Given records ▸
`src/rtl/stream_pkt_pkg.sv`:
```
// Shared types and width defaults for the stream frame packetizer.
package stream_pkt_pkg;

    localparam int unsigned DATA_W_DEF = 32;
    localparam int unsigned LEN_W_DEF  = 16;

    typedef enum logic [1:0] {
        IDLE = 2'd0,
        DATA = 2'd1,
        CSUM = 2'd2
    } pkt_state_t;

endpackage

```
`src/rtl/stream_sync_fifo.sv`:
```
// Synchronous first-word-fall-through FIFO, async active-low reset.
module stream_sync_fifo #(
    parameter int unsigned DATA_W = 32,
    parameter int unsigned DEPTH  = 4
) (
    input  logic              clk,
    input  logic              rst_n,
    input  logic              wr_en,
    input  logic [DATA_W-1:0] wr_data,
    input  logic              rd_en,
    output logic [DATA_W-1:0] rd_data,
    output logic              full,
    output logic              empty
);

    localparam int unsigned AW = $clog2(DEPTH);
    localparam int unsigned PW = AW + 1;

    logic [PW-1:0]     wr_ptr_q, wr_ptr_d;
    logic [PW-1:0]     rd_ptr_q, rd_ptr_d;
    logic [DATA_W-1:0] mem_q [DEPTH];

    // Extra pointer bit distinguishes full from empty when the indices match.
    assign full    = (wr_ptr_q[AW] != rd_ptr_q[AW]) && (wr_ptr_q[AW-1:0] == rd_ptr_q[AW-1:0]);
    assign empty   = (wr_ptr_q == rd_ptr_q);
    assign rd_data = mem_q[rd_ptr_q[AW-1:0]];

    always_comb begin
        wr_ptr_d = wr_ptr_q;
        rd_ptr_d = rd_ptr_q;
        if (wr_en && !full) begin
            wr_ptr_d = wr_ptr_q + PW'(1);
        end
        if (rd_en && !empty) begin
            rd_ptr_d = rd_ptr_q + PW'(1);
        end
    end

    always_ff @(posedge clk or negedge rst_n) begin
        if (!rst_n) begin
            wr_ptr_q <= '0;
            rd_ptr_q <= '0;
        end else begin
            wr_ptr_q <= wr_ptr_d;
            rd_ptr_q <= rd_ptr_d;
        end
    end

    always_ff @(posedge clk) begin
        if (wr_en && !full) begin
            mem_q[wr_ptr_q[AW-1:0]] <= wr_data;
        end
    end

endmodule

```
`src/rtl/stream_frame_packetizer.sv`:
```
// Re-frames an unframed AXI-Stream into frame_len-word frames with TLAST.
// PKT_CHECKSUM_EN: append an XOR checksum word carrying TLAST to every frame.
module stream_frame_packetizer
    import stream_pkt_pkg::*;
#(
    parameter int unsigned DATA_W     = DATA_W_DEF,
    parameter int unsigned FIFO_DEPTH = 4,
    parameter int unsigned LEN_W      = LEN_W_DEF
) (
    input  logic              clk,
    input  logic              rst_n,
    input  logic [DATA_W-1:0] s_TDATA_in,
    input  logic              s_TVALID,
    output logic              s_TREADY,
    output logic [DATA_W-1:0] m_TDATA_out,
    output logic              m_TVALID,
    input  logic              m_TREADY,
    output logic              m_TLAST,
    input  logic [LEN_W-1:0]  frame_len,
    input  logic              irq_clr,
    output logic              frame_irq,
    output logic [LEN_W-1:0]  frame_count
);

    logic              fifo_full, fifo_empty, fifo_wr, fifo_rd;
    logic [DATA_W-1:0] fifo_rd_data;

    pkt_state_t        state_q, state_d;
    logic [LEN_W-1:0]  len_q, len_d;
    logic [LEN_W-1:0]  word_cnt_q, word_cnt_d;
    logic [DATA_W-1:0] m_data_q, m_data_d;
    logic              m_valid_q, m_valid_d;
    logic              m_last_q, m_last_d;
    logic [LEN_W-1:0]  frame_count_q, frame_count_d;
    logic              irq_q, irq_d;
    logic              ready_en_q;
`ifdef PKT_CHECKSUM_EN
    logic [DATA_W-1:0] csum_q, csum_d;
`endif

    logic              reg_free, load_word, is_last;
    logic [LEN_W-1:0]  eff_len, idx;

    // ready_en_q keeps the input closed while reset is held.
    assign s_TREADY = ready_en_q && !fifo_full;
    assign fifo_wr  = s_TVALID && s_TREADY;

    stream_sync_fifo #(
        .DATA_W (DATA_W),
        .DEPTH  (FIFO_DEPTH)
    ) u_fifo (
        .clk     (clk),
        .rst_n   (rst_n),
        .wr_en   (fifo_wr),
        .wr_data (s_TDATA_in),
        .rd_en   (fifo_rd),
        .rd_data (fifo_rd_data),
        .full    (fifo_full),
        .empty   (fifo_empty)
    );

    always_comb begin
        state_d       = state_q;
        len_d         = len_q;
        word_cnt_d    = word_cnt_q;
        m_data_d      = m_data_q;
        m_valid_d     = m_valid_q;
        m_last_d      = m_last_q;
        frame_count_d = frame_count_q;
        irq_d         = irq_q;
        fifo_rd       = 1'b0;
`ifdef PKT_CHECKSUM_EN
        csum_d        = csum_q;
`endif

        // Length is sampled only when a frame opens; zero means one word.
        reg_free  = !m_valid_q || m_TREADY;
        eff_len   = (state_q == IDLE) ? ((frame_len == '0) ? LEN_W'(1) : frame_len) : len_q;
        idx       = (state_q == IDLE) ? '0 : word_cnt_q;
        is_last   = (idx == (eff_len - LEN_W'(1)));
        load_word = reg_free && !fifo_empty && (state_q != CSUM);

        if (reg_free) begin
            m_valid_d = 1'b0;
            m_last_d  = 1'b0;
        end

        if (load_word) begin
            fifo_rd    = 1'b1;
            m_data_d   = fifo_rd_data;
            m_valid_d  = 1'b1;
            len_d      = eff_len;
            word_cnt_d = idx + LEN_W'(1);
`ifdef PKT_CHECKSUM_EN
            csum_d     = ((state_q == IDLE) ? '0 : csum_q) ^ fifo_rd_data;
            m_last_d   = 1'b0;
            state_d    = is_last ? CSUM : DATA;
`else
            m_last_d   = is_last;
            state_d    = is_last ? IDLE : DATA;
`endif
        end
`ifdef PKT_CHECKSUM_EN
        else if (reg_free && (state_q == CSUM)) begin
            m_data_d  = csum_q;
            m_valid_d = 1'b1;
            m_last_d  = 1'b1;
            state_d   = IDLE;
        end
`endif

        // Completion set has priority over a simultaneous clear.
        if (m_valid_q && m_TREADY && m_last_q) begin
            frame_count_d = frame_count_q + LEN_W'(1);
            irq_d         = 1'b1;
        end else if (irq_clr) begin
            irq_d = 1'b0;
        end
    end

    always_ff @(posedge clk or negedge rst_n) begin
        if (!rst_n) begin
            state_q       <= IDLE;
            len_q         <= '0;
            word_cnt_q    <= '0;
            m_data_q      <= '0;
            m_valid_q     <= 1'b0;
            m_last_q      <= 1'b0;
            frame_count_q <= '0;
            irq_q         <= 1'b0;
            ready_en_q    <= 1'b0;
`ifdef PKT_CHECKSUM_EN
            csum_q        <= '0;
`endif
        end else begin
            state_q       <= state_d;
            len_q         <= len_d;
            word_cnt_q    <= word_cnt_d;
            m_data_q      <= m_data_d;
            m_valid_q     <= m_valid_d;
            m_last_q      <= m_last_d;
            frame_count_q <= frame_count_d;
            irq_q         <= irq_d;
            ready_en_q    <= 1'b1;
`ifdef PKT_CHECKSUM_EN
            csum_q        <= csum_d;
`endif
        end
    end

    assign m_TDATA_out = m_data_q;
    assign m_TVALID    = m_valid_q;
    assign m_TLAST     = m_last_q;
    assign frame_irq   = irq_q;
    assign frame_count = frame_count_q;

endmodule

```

--

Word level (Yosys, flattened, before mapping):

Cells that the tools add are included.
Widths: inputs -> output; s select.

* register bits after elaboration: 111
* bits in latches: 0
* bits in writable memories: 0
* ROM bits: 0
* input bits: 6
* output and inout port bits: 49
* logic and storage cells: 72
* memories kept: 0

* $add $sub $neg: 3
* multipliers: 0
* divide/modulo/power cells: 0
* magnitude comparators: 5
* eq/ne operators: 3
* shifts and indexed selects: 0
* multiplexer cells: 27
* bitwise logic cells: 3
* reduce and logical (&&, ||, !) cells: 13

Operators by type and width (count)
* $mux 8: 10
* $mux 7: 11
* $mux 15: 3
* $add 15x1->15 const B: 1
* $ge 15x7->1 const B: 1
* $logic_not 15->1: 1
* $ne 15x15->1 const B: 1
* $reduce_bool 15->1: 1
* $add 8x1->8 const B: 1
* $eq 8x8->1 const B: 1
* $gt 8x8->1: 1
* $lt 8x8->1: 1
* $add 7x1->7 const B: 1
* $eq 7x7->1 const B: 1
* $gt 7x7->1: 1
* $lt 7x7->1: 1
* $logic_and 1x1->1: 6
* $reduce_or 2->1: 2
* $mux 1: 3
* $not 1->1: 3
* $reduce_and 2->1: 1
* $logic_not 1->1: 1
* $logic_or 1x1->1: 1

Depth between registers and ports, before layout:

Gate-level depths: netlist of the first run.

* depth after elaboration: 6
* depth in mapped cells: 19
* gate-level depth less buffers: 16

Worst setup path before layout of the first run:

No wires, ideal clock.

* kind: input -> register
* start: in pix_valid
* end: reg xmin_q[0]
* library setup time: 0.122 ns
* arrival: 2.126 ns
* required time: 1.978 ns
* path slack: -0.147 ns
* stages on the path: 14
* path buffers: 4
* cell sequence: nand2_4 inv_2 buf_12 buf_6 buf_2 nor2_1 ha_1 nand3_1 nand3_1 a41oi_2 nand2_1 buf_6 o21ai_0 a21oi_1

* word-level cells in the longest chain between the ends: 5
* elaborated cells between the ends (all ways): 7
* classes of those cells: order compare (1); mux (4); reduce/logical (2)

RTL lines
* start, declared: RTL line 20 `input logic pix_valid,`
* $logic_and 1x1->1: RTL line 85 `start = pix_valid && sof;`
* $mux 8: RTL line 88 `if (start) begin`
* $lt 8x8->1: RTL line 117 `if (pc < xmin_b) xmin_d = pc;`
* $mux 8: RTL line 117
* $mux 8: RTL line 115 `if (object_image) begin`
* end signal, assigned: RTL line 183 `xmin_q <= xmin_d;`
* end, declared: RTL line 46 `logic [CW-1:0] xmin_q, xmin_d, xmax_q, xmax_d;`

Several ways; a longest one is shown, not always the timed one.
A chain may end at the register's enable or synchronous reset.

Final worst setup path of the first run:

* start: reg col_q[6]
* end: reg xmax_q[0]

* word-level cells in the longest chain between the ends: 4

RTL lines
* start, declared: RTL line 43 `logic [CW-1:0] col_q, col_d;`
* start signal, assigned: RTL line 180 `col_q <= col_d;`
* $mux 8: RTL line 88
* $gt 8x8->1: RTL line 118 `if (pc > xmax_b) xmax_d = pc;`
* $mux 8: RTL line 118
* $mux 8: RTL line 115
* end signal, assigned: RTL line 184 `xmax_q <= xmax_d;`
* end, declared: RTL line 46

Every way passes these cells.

What the task requires ▸ Only the lines containing "level" are needed; pull them out of the listing.

Solution to the problem ▸
Word level (Yosys, flattened, before mapping):
Gate-level depths: netlist of the first run.
* gate-level depth less buffers: 16
* word-level cells in the longest chain between the ends: 5
* word-level cells in the longest chain between the ends: 4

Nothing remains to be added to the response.